Billy also told the Blue Ribbon Panel that his inability to pay the going rate for baseball players meant that his success was likely to be ephemeral. It might have been what they wanted to hear but it wasn’t what he believed. What he believed was what Paul Volcker seemed to suspect, that the market for baseball players was so inefficient, and the general grasp of sound baseball strategy so weak, that superior management could still run circles around taller piles of cash. He then went out and created more evidence in support of his belief. Having won 87 games in 1999, the Oakland A’s went on to win 91 games in 2000, and an astonishing 102 games in 2001, and made the play-offs both years.

They weren’t getting worse, they were getting better. The rapidly expanding difference between the size of everyone else’s money pile and Oakland’s had no apparent effect. Each year the Oakland A’s seemed more the financial underdog and each year they won more games. Maybe they were just lucky. Or maybe they knew something other people didn’t. Maybe they were, as they privately thought, becoming more
efficient.
When, in 2001, for the second year in a row, they lost to the Yankees in the fifth and deciding game of the play-offs, the Oakland front office was certain that theirs had been the better team and that it was the Yankees who had gotten lucky—and that the Yankees front office knew it.

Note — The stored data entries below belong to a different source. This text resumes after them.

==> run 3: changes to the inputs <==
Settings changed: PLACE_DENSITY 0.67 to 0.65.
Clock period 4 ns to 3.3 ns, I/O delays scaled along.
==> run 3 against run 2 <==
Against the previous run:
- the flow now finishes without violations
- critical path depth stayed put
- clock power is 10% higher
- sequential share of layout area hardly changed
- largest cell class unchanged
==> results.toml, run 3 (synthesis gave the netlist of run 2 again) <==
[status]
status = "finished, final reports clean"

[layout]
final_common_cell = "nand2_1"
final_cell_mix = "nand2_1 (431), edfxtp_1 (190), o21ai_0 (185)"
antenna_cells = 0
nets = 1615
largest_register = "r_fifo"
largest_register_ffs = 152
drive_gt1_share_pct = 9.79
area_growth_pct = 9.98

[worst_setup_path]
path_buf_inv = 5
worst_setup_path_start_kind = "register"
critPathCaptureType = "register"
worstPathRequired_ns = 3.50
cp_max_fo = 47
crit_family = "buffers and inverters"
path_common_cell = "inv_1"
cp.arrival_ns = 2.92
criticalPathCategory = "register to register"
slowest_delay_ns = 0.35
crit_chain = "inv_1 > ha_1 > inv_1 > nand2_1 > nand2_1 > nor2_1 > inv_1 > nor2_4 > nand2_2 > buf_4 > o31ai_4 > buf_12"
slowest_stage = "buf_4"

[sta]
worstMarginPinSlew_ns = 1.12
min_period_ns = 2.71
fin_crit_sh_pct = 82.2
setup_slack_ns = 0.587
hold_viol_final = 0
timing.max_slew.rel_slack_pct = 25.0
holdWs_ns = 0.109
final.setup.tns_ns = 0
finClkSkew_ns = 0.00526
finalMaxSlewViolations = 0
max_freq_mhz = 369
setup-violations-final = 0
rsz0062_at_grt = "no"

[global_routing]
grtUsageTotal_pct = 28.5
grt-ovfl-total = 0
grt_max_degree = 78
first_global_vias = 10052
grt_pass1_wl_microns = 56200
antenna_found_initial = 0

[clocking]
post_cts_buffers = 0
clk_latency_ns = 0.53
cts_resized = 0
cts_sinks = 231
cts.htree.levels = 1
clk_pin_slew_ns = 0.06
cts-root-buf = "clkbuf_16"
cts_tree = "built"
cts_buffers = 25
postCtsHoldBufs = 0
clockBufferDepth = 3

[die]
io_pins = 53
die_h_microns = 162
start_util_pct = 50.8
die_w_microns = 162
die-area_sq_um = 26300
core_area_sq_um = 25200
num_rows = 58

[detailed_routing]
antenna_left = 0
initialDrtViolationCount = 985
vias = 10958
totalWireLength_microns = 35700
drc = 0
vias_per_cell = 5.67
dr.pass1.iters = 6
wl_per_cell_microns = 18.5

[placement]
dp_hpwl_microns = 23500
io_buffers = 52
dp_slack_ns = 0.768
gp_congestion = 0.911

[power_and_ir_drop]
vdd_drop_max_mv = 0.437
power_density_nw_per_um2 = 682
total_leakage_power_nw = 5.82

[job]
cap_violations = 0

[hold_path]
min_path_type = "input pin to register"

And that some fraction of the $120 million the Yankees had paid Jason Giambi after the 2001 play-offs to lure him away from the Oakland A’s was to prevent him from ever again playing for the Oakland A’s.

At any rate, by the beginning of the 2002 season, the Oakland A’s, by winning so much with so little, had become something of an embarrassment to Bud Selig and, by extension, Major League Baseball. “An aberration” is what the baseball commissioner, and the people who worked for him, called the team, and when you asked them what they meant by that nebulous word, they said, though not for attribution, “They’ve been lucky.” This was the year the luck of the A’s was meant to run out. The relative size of the team’s payroll had shrunk yet again. The
difference
between the Yankees’ and A’s opening day payrolls had ballooned from $62 million in 1999 to $90 million in 2002. The Blue Ribbon Panel’s nightmare scenario for poor teams had become a reality for the 2002 Oakland A’s. They had lost to free agency—and thus, to richer teams—three of their proven stars: Jason Isringhausen, Johnny Damon, and Giambi.